Check every line of the data below for the word "each". Copy the ones that have it.

(Saved data entries)

== Segment start ==

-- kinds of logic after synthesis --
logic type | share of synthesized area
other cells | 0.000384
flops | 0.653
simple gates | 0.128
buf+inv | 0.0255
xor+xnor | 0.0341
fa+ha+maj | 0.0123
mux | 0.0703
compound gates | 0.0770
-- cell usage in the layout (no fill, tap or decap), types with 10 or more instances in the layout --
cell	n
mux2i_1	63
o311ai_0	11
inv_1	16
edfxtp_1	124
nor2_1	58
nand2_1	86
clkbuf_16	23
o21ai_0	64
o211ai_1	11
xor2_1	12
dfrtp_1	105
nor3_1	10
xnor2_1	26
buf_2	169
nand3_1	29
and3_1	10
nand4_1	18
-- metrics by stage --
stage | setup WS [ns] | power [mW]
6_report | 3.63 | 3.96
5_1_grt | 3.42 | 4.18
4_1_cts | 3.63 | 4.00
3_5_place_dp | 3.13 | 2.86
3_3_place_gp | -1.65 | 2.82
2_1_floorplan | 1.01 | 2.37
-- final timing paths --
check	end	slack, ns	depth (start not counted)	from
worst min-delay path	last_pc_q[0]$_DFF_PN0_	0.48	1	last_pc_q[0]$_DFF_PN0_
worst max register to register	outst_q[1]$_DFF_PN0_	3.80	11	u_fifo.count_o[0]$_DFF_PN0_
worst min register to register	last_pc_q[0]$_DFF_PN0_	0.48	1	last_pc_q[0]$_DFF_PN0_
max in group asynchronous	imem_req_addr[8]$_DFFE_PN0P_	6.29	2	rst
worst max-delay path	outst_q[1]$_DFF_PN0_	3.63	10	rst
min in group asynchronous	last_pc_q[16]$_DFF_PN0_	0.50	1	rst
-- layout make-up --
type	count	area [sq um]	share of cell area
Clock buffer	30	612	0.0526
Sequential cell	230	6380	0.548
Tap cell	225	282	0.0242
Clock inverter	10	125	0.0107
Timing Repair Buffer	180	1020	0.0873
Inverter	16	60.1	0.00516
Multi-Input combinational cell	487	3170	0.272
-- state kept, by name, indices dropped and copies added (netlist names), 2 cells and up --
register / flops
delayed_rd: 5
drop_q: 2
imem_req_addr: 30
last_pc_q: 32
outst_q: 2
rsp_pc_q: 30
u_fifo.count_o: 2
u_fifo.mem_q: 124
**src/rtl/axis_parity_merge.sv**
```systemverilog
// Merges the odd/even AXI-Stream channels onto one master, packet-atomic, tuser = source (1 odd, 0 even).
// Latency: one arbitration bubble per packet, then 1 cycle slave beat to registered master beat.
// Backpressure: granted slave tready = !m_tvalid || m_tready; the ungranted channel never sees tready.
// Optional macro AXIS_PARITY_MERGE_PKT_CNT_EN adds per-channel completed-packet counters.
module axis_parity_merge #(
    parameter int DATA_WIDTH = 8
) (
    input  logic                  a_clk,
    input  logic                  axis_aresetn,
    input  logic                  axis_s_tvalid_odd,
    input  logic [DATA_WIDTH-1:0] axis_s_tdata_odd,
    input  logic                  axis_s_tlast_odd,
    output logic                  axis_s_tready_odd,
    input  logic                  axis_s_tvalid_even,
    input  logic [DATA_WIDTH-1:0] axis_s_tdata_even,
    input  logic                  axis_s_tlast_even,
    output logic                  axis_s_tready_even,
    output logic                  axis_m_tvalid,
    output logic [DATA_WIDTH-1:0] axis_m_tdata,
    output logic                  axis_m_tlast,
    output logic                  axis_m_tuser,
    input  logic                  axis_m_tready
`ifdef AXIS_PARITY_MERGE_PKT_CNT_EN
    ,
    output logic [15:0]           pkt_cnt_odd,
    output logic [15:0]           pkt_cnt_even
`endif
);

    typedef enum logic [1:0] {
        ST_IDLE      = 2'd0,
        ST_PASS_ODD  = 2'd1,
        ST_PASS_EVEN = 2'd2
    } state_t;

    state_t                r_state;
    state_t                w_state_nxt;
    logic                  r_last_grant_odd;
    logic                  w_last_grant_odd_nxt;

    logic                  r_m_tvalid;
    logic [DATA_WIDTH-1:0] r_m_tdata;
    logic                  r_m_tlast;
    logic                  r_m_tuser;

    logic                  w_load_en;
    logic                  w_tready_odd;
    logic                  w_tready_even;
    logic                  w_acc_odd;
    logic                  w_acc_even;

    // The output register can take a new beat when empty or being drained this cycle.
    assign w_load_en  = !r_m_tvalid || axis_m_tready;
    assign w_acc_odd  = axis_s_tvalid_odd  && w_tready_odd;
    assign w_acc_even = axis_s_tvalid_even && w_tready_even;

    // Arbitration and grant: ready comes only from state and the output register, never from tvalid.
    always_comb begin
        w_state_nxt          = r_state;
        w_last_grant_odd_nxt = r_last_grant_odd;
        w_tready_odd         = 1'b0;
        w_tready_even        = 1'b0;
        case (r_state)
            ST_IDLE: begin
                if (axis_s_tvalid_odd && axis_s_tvalid_even) begin
                    w_state_nxt = r_last_grant_odd ? ST_PASS_EVEN : ST_PASS_ODD;
                end else if (axis_s_tvalid_odd) begin
                    w_state_nxt = ST_PASS_ODD;
                end else if (axis_s_tvalid_even) begin
                    w_state_nxt = ST_PASS_EVEN;
                end
            end
            ST_PASS_ODD: begin
                w_tready_odd = w_load_en;
                if (axis_s_tvalid_odd && w_load_en && axis_s_tlast_odd) begin
                    w_state_nxt          = ST_IDLE;
                    w_last_grant_odd_nxt = 1'b1;
                end
            end
            ST_PASS_EVEN: begin
                w_tready_even = w_load_en;
                if (axis_s_tvalid_even && w_load_en && axis_s_tlast_even) begin
                    w_state_nxt          = ST_IDLE;
                    w_last_grant_odd_nxt = 1'b0;
                end
            end
            default: begin
                w_state_nxt = ST_IDLE;
            end
        endcase
    end

    // State register; reset points last grant at odd so even wins the first tie.
    always_ff @(posedge a_clk or negedge axis_aresetn) begin
        if (!axis_aresetn) begin
            r_state          <= ST_IDLE;
            r_last_grant_odd <= 1'b1;
        end else begin
            r_state          <= w_state_nxt;
            r_last_grant_odd <= w_last_grant_odd_nxt;
        end
    end

    // Output register: load on an accepted slave beat, otherwise drop valid once the sink takes it.
    always_ff @(posedge a_clk or negedge axis_aresetn) begin
        if (!axis_aresetn) begin
            r_m_tvalid <= 1'b0;
            r_m_tdata  <= '0;
            r_m_tlast  <= 1'b0;
            r_m_tuser  <= 1'b0;
        end else if (w_acc_odd) begin
            r_m_tvalid <= 1'b1;
            r_m_tdata  <= axis_s_tdata_odd;
            r_m_tlast  <= axis_s_tlast_odd;
            r_m_tuser  <= 1'b1;
        end else if (w_acc_even) begin
            r_m_tvalid <= 1'b1;
            r_m_tdata  <= axis_s_tdata_even;
            r_m_tlast  <= axis_s_tlast_even;
            r_m_tuser  <= 1'b0;
        end else if (axis_m_tready) begin
            r_m_tvalid <= 1'b0;
        end
    end

    assign axis_s_tready_odd  = w_tready_odd;
    assign axis_s_tready_even = w_tready_even;
    assign axis_m_tvalid      = r_m_tvalid;
    assign axis_m_tdata       = r_m_tdata;
    assign axis_m_tlast       = r_m_tlast;
    assign axis_m_tuser       = r_m_tuser;

`ifdef AXIS_PARITY_MERGE_PKT_CNT_EN
    logic [15:0] r_pkt_cnt_odd;
    logic [15:0] r_pkt_cnt_even;

    // Count packets as they leave on the master side; counters wrap naturally.
    always_ff @(posedge a_clk or negedge axis_aresetn) begin
        if (!axis_aresetn) begin
            r_pkt_cnt_odd  <= 16'd0;
            r_pkt_cnt_even <= 16'd0;
        end else if (r_m_tvalid && axis_m_tready && r_m_tlast) begin
            if (r_m_tuser) begin
                r_pkt_cnt_odd  <= r_pkt_cnt_odd + 16'd1;
            end else begin
                r_pkt_cnt_even <= r_pkt_cnt_even + 16'd1;
            end
        end
    end

    assign pkt_cnt_odd  = r_pkt_cnt_odd;
    assign pkt_cnt_even = r_pkt_cnt_even;
`endif

endmodule
```
**config.mk**
```make
export PLATFORM = sky130hd
export DESIGN_NAME = axis_parity_merge
export DESIGN_NICKNAME = d
export VERILOG_FILES = /design/src/rtl/axis_parity_merge.sv
export SDC_FILE = /design/constraint.sdc
export NUM_CORES = 1
export LEC_CHECK = 0
export CAP_MARGIN = 30
export CORE_AREA = 4 4 50 52
export CTS_CLUSTER_SIZE = 12
export DETAILED_ROUTE_END_ITERATION = 6
export DIE_AREA = 0 0 54 56
export PLACE_DENSITY = 0.85
export SYNTH_ARGS = -nofsm -noshare
export SYNTH_HDL_FRONTEND = slang
export SYNTH_SLANG_ARGS = --single-unit
```
**constraint.sdc**
```tcl
create_clock -name a_clk -period 2.2 [get_ports a_clk]
set_clock_uncertainty 0.1 [all_clocks]
set_input_delay 0.44 -clock a_clk [delete_from_list [all_inputs] [get_ports a_clk]]
set_output_delay 0.44 -clock a_clk [all_outputs]
set_load 0.01 [all_outputs]
```
==> out/metrics.yaml <==
run_status: "finished, final reports clean"
crit_type: "in2out"
numCtsBuffers: 3
start_util_pct: 37.7
synth_seq_cells: 14
antenna_cells: 0
cts_tree: "done"
holdBufCountCts: 0
rsz0062_at_grt: "no"
synth_top_area_share_pct: 40.9
grt_max_degree: 15
yosys_warnings: 0
relSlewSlack_pct: 57.8
wirelength_um: 1860
rr_startpoint: "r_state[1]$_DFFE_PN0P_"
clkSlewWorstSetupHoldPaths_ns: 0.08
core.rowCount: 17
p_leak_nw: 0.546
cp.arrival_ns: 1.44
fillCellCount: 176
slew_violations: 0
finalHoldViolCount: 0
clock_path_buffers: 2
cts-root-buf: "clkbuf_4"
syn-num-nets: 91
yosysSeqAreaShare_pct: 44.3
grt_pass1_wl_um: 2860
async_flop_share_pct: 100
fin_nets: 134
required_ns: 1.66
synth.distinct_cells: 28
drc: 0
num_io_pins: 36
viasPerCell: 4.96
clock_latency_ns: 0.28
syn_area_um2: 795
hp-class: "reg2reg"
first_pass_iters: 4
synthFlopType: "dfrtp_1"
dp_hpwl_um: 1430
mostFrequentLayoutCell: "clkdlybuf4s50_1"
htreeDepth: 1
worstSetupStartpoint: "axis_m_tready"
synthTopCellsByArea: "dfrtp_1 (41%), mux2_4 (23%), dfstp_2 (3.3%)"
gr-usage-all-layers_pct: 13.0
cp_max_fo: 4
utilization_pct: 59.4
drive_above_1_share_pct: 24.5
port-buffer-count: 35
mostFrequentLayoutCells: "clkdlybuf4s50_1 (33), mux2_4 (12), dfrtp_1 (11), buf_4 (6), nand2_1 (4)"
fp.dieH_um: 56
drt_iter0_drc: 11
synth_top_area_cell: "dfrtp_1"
worst_slew_pin_slew_ns: 0.631
fp.dieArea_um2: 3020
fin_cells: 138
max-cap-violations: 0
power_per_cell_area_nw_per_um2: 1160
cp-end-kind: "output pin"
wire_per_inst_um: 13.4
routabilityCongestion: 0.766
grt_pass1_vias: 679
place_inst: 131
synth_edf_count: 0
hold_start: "r_last_grant_odd$_DFFE_PN1P_"
syn-mean-instance-area_um2: 11.7
synth_cells: 68
syn2layout_area_growth_pct: 57.3
ant_nets: 0
num_vias: 685
setup-violations-final: 0
period_minus_slack_ns: 1.98
die_w_um: 54
cts_sinks: 14
period_share_pct: 90.1
antenna_found_initial: 0
max_freq_ghz: 0.504
worstSetupStartpointType: "input port"
grt-ovfl-total: 0
fp.coreArea_um2: 2110
ir_drop_v: 0.000504
## cells in the mapped netlist (2+ instances only)
cell / instances
a21oi_1: 2
a31oi_1: 2
dfrtp_1: 13
inv_1: 3
mux2_4: 12
nand2_1: 4
nand2b_1: 2
nand3_1: 2
nand3b_1: 3
nand4_1: 3
nor2b_1: 2
nor3_1: 2
o31ai_1: 3
## power breakdown
group          total [mW]  switching [mW]  internal [mW]
Clock               0.152          0.0813         0.0703
Sequential          0.482          0.0870          0.396
Combinational       0.810           0.306          0.504
## logic make-up (layout without fill, tap and decap cells)
family	count (synthesis)	in the layout	synth area share (%)
and+or+nand+nor	23	23	17.0
DFF	14	14	44.3
buffers and inverters	7	49	4.88
AOI/OAI and AO/OA	12	12	11.2
muxes	12	12	22.7
## routing by layer
metal	track usage, %	vias to the layer above	wire length [um]
met4	6.41	0	23
met5	0	-	0
met1	14.3	321	767
li1	-	330	-
met2	22.3	30	914
met3	3.22	4	149
## worst max-delay path: stages
cell	delay (ns)
clkdlybuf4s50_1	0.49
nor2b_2	0.06
nor3b_1	0.16
dlygate4sd2_1	0.29
## final timing paths
check	end	slack, ns	cells past startpoint
setup / recovery	axis_s_tready_odd	0.22	4
hold / removal	r_last_grant_odd$_DFFE_PN1P_	0.40	2
setup reg to reg	axis_m_tdata[5]$_DFFE_PN0P_	0.51	4
hold reg to reg	r_last_grant_odd$_DFFE_PN1P_	0.40	2
max in group asynchronous	r_state[1]$_DFFE_PN0P_	1.11	1
min in group asynchronous	axis_m_tvalid$_DFFE_PN0P_	0.45	1
## layout make-up
type | instances | area, um^2 | area share [%]
clock buffer | 4 | 26.3 | 2.10
sequential | 14 | 354 | 28.3
tap | 28 | 35.0 | 2.80
inverter | 3 | 11.3 | 0.901
timing repair buffer | 42 | 417 | 33.3
multi-input combinational | 47 | 407 | 32.5
## sequential cells by signal, summed over array words and instances, names as in the netlist
signal	cells
axis_m_tlast	1
r_state	2
axis_m_tvalid	1
axis_m_tuser	1
axis_m_tdata	8
r_last_grant_odd	1
## stage by stage
step                      setup WS (ns)  area, um^2  total power, mW  hold WS (ns)  TNS (ns)
after CTS                       0.00968        1230             1.43         0.409         0
after global routing             0.0824        1250             1.54         0.429         0
after detailed placement        -0.0565        1190             1.27         0.392   -0.0565
after floorplan                   0.587         795            0.909        0.0444         0
after global placement          -0.0470        1190             1.24         0.372   -0.0470
final                             0.218        1250             1.44         0.405         0
## timing repair
item                                   CTS  global route
gates resized for setup                  3             2
endpoints found under the hold margin    0             0
buffers inserted                         1             2
setup endpoints to repair                2             1
Note: power is estimated with default switching activity, not from simulation.
File: src/rtl/valu_pkg.sv
// Shared definitions for the vector ALU sequencer: op codes, lane count,
// FSM state encoding and the op-code legality check.
package valu_pkg;

    localparam int VLANES = 5;

    localparam logic [2:0] OP_ADD = 3'b000;
    localparam logic [2:0] OP_SUB = 3'b001;
    localparam logic [2:0] OP_AND = 3'b010;
    localparam logic [2:0] OP_OR  = 3'b011;
    localparam logic [2:0] OP_XOR = 3'b100;
    localparam logic [2:0] OP_MUL = 3'b110;

    typedef enum logic [1:0] {
        ST_IDLE  = 2'd0,
        ST_ISSUE = 2'd1,
        ST_WAIT  = 2'd2,
        ST_DONE  = 2'd3
    } state_t;

    // Codes 101 and 111 have no ALU function behind them.
    function automatic logic valid_op(input logic [2:0] op);
        return (op != 3'b101) && (op != 3'b111);
    endfunction

endpackage

File: src/rtl/valu_chunk_ctr.sv
// Element offset / remaining-count tracker for one vector instruction.
// Produces the per-lane valid mask and the last-chunk flag.
module valu_chunk_ctr
    import valu_pkg::*;
#(
    parameter int LANES = VLANES,
    parameter int LEN_W = 6,
    parameter int AW    = 6
) (
    input  logic             clk,
    input  logic             reset_n,
    input  logic             i_load,
    input  logic [LEN_W-1:0] i_len,
    input  logic             i_adv,
    output logic [AW-1:0]    o_elem_off,
    output logic [LANES-1:0] o_lane_mask,
    output logic             o_last
);

    logic [AW-1:0]    r_elem_off;
    logic [LEN_W-1:0] r_rem;

    // NOTE: sequential state uses non-blocking assignments and is cleared by the async reset.
    always_ff @(posedge clk or negedge reset_n) begin
        if (!reset_n) begin
            r_elem_off <= '0;
            r_rem      <= '0;
        end else if (i_load) begin
            r_elem_off <= '0;
            r_rem      <= i_len;
        end else if (i_adv) begin
            r_elem_off <= r_elem_off + AW'(LANES);
            r_rem      <= r_rem - LEN_W'(LANES);
        end
    end

    always_comb begin
        o_lane_mask = '0;
        for (int i = 0; i < LANES; i++) begin
            o_lane_mask[i] = (i < int'(r_rem));
        end
    end

    assign o_elem_off = r_elem_off;
    assign o_last     = (r_rem <= LEN_W'(LANES));

endmodule

File: src/rtl/valu_seq.sv
// Multi-cycle sequencer feeding one vector instruction through the 5-lane ALU,
// one chunk per issue, with VMUL issues stretched by MUL_LAT wait cycles.
module valu_seq
    import valu_pkg::*;
#(
    parameter int LANES   = VLANES,
    parameter int MAX_LEN = 32,
    parameter int LEN_W   = 6,
    parameter int AW      = 6,
    parameter int MUL_LAT = 2
) (
    input  logic             clk,
    input  logic             reset_n,
    input  logic             start,
    output logic             ready,
    input  logic [2:0]       op,
    input  logic [LEN_W-1:0] len,
    input  logic [AW-1:0]    src_a_base,
    input  logic [AW-1:0]    src_b_base,
    input  logic [AW-1:0]    dst_base,
    input  logic             abort,
    output logic [AW-1:0]    rd_addr_a,
    output logic [AW-1:0]    rd_addr_b,
    output logic [AW-1:0]    wr_addr,
    output logic [2:0]       valu_ctrl,
    output logic             vector_op,
    output logic [LANES-1:0] lane_mask,
    output logic             wb_en,
    output logic             busy,
    output logic             done,
    output logic             err
);

    localparam int WCW = (MUL_LAT < 1) ? 1 : $clog2(MUL_LAT + 1);

    state_t           r_state;
    state_t           w_next;
    logic [2:0]       r_op;
    logic [AW-1:0]    r_a_base;
    logic [AW-1:0]    r_b_base;
    logic [AW-1:0]    r_d_base;
    logic             r_err;
    logic [WCW-1:0]   r_wait_cnt;

    logic             w_accept;
    logic             w_reject;
    logic             w_is_mul;
    logic             w_write;
    logic             w_adv;
    logic             w_last;
    logic [AW-1:0]    w_elem_off;
    logic [LANES-1:0] w_lane_mask;

    assign w_accept = start && (r_state == ST_IDLE);
    assign w_reject = !valid_op(op) || (len > LEN_W'(MAX_LEN));
    // With no multiplier latency a VMUL chunk is written in its issue cycle.
    assign w_is_mul = (r_op == OP_MUL) && (MUL_LAT > 0);
    assign w_write  = !abort &&
                      (((r_state == ST_ISSUE) && !w_is_mul) ||
                       ((r_state == ST_WAIT) && (r_wait_cnt == WCW'(1))));
    assign w_adv    = w_write && !w_last;

    valu_chunk_ctr #(
        .LANES (LANES),
        .LEN_W (LEN_W),
        .AW    (AW)
    ) u_chunk_ctr (
        .clk         (clk),
        .reset_n     (reset_n),
        .i_load      (w_accept),
        .i_len       (len),
        .i_adv       (w_adv),
        .o_elem_off  (w_elem_off),
        .o_lane_mask (w_lane_mask),
        .o_last      (w_last)
    );

    always_ff @(posedge clk or negedge reset_n) begin
        if (!reset_n) begin
            r_state <= ST_IDLE;
        end else begin
            r_state <= w_next;
        end
    end

    always_ff @(posedge clk or negedge reset_n) begin
        if (!reset_n) begin
            r_op       <= '0;
            r_a_base   <= '0;
            r_b_base   <= '0;
            r_d_base   <= '0;
            r_err      <= 1'b0;
            r_wait_cnt <= '0;
        end else begin
            if (w_accept) begin
                r_op     <= op;
                r_a_base <= src_a_base;
                r_b_base <= src_b_base;
                r_d_base <= dst_base;
                r_err    <= w_reject;
            end
            if ((r_state == ST_ISSUE) && w_is_mul) begin
                r_wait_cnt <= WCW'(MUL_LAT);
            end else if (r_state == ST_WAIT) begin
                r_wait_cnt <= r_wait_cnt - WCW'(1);
            end
        end
    end

    // NOTE: every combinational output gets a default first so no latch is inferred.
    always_comb begin
        w_next = r_state;
        case (r_state)
            ST_IDLE: begin
                if (start) begin
                    if (w_reject || (len == '0)) w_next = ST_DONE;
                    else                         w_next = ST_ISSUE;
                end
            end
            ST_ISSUE: begin
                if (abort)         w_next = ST_IDLE;
                else if (w_is_mul) w_next = ST_WAIT;
                else if (w_last)   w_next = ST_DONE;
            end
            ST_WAIT: begin
                if (abort)        w_next = ST_IDLE;
                else if (w_write) w_next = w_last ? ST_DONE : ST_ISSUE;
            end
            ST_DONE: w_next = ST_IDLE;
            default: w_next = ST_IDLE;
        endcase
    end

    // Addresses stay stable through WAIT because the offset only moves on a write.
    always_comb begin
        ready     = 1'b0;
        busy      = 1'b0;
        done      = 1'b0;
        err       = 1'b0;
        vector_op = 1'b0;
        wb_en     = 1'b0;
        valu_ctrl = '0;
        lane_mask = '0;
        rd_addr_a = '0;
        rd_addr_b = '0;
        wr_addr   = '0;
        case (r_state)
            ST_IDLE: ready = 1'b1;
            ST_ISSUE, ST_WAIT: begin
                busy      = 1'b1;
                vector_op = 1'b1;
                valu_ctrl = r_op;
                lane_mask = w_lane_mask;
                rd_addr_a = r_a_base + w_elem_off;
                rd_addr_b = r_b_base + w_elem_off;
                wr_addr   = r_d_base + w_elem_off;
                wb_en     = w_write;
            end
            ST_DONE: begin
                done = 1'b1;
                err  = r_err;
            end
            default: ;
        endcase
    end

endmodule

File: config.mk
export PLATFORM = sky130hd
export DESIGN_NAME = valu_seq
export DESIGN_NICKNAME = d
export VERILOG_FILES = /design/src/rtl/valu_pkg.sv /design/src/rtl/valu_chunk_ctr.sv /design/src/rtl/valu_seq.sv
export SDC_FILE = /design/constraint.sdc
export NUM_CORES = 1
export LEC_CHECK = 0
export CAP_MARGIN = 20
export CORE_MARGIN = 2
export CORE_UTILIZATION = 44
export CTS_BUF_LIST = sky130_fd_sc_hd__clkbuf_8
export DETAILED_ROUTE_END_ITERATION = 10
export PLACE_DENSITY = 0.85
export SKIP_LAST_GASP = 1
export SYNTH_ARGS = -nofsm -noshare
export SYNTH_HDL_FRONTEND = slang
export SYNTH_SLANG_ARGS = --single-unit
File: constraint.sdc
create_clock -name clk -period 2.03 [get_ports clk]
set_input_delay 0.406 -clock clk [delete_from_list [all_inputs] [get_ports clk]]
set_output_delay 0.406 -clock clk [all_outputs]
set_load 0.005 [all_outputs]
Word level (Yosys, flattened, before mapping) --
Index checks and enable logic that the tools add are counted.
Storage, ports and cells: flip-flop bits (word level) 38, bits in latches 0, bits in writable memories 0, memory bits (read-only) 0, input bits 31, output and inout port bits 32, word-level logic and storage cells 77, memories kept 0
Cells by class: add/sub/neg operators 6, multiply operators 0, divide/modulo/power cells 0, $lt $le $gt $ge 7, eq/ne operators 10, shifts and indexed selects 0, muxes and demuxes 25, bitwise logic cells 0, reductions and logical operators 20
Operator list (number):
- 6-bit two-way mux | 7
- 2-bit two-way mux | 10
- 6-bit adder | 3
- 1-bit by 6-bit < comparator with 1-bit output (first input constant) | 2
- 2-bit by 6-bit < comparator with 1-bit output (first input constant) | 2
- 3-bit != test (second input constant) | 3
- 2-bit case mux with 4 select lines | 1
- 1-bit logical AND | 7
- 6-bit by 3-bit adder with 6-bit output (second input constant) | 1
- 6-bit > comparator (second input constant) | 1
- 6-bit by 3-bit <= comparator with 1-bit output (second input constant) | 1
- 6-bit zero test | 1
- 3-bit by 6-bit < comparator with 1-bit output (first input constant) | 1
- 6-bit by 3-bit subtractor with 6-bit output (second input constant) | 1
- 1-bit two-way mux | 5
- 5-bit two-way mux | 1
- 2-bit by 1-bit == test with 1-bit output (second input constant) | 2
- 2-bit == test (second input constant) | 2
- 1-bit zero test | 4
- 4-bit != test (second input constant) | 1
- 2-bit nonzero test | 2
- 3-bit == test (second input constant) | 1
- 1-bit logical OR | 3
- 3-bit two-way mux | 1
- 5 further kinds | 5

Depth between registers and ports, before layout --
Gate-level depths: netlist of the first run.
depth after elaboration 8, mapped depth 8, gate-level depth less buffers 7

Cells and area by module --
Synthesis of the first run repeated with hierarchy kept, for this count alone.
Second synthesis, totals: cells, all modules 276, area, all modules 2636.3 um^2
Modules (own cells, without submodules):
- valu_seq | instances 1, cells an instance 196, area each 1926.8 um^2, sequential area each 650.6 um^2
- valu_chunk_ctr | instances 1, cells an instance 80, area each 709.4 um^2, sequential area each 300.3 um^2

Least setup slack after synthesis of the first run --
No wires, ideal clock.
path kind flip-flop to output port, start point reg r_state[0], end point out rd_addr_b[5], arrival time 1.776 ns, required time 1.624 ns, slack -0.152 ns, cell stages (with the launch flop) 9, buffers on the path 2, cell sequence dfrtp_1 -> inv_1 -> ha_1 -> clkbuf_1 -> inv_1 -> clkbuf_1 -> nor4_1 -> a311oi_1 -> o311ai_0
Between the ends: cells in the longest elaborated chain, start to end 3, elaborated cells on any way between the ends 4, classes of those cells eq/ne (2); mux (1); reduce/logical (1)
RTL lines:
- start: declaration | RTL line valu_seq.sv:36 | state_t r_state;
- start signal: assignment | RTL line valu_seq.sv:82 | r_state <= w_next;
- 2-bit by 1-bit == test with 1-bit output / 2-bit == test (equally long branches) | RTL line valu_seq.sv:147 | case (r_state)
- 2-bit OR reduction * | RTL line valu_seq.sv:147
- 6-bit two-way mux * | RTL line valu_seq.sv:147
- end: declaration | RTL line valu_seq.sv:23 | output logic [AW-1:0] rd_addr_b,
Mark *: on every way between the ends. The rest lies on a longest branch, timed or not.

Worst setup path after layout of the first run --
start point reg u_chunk_ctr.r_elem_off[2] (netlist: u_chunk_ctr.o_elem_off[2]), end point out wr_addr[4]
Between the ends: cells in the longest elaborated chain, start to end 2
RTL lines:
- start: declaration | RTL line valu_chunk_ctr.sv:20 | logic [AW-1:0] r_elem_off;
- start signal: assignment | RTL line valu_chunk_ctr.sv:32 | r_elem_off <= r_elem_off + AW'(LANES);
- 6-bit adder | RTL line valu_seq.sv:156 | wr_addr = r_d_base + w_elem_off;
- 6-bit two-way mux | RTL line valu_seq.sv:147
- end: declaration | RTL line valu_seq.sv:24 | output logic [AW-1:0] wr_addr,
No other way between the ends.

== Segment end ==

RESULT:
- valu_seq | instances 1, cells an instance 196, area each 1926.8 um^2, sequential area each 650.6 um^2
- valu_chunk_ctr | instances 1, cells an instance 80, area each 709.4 um^2, sequential area each 300.3 um^2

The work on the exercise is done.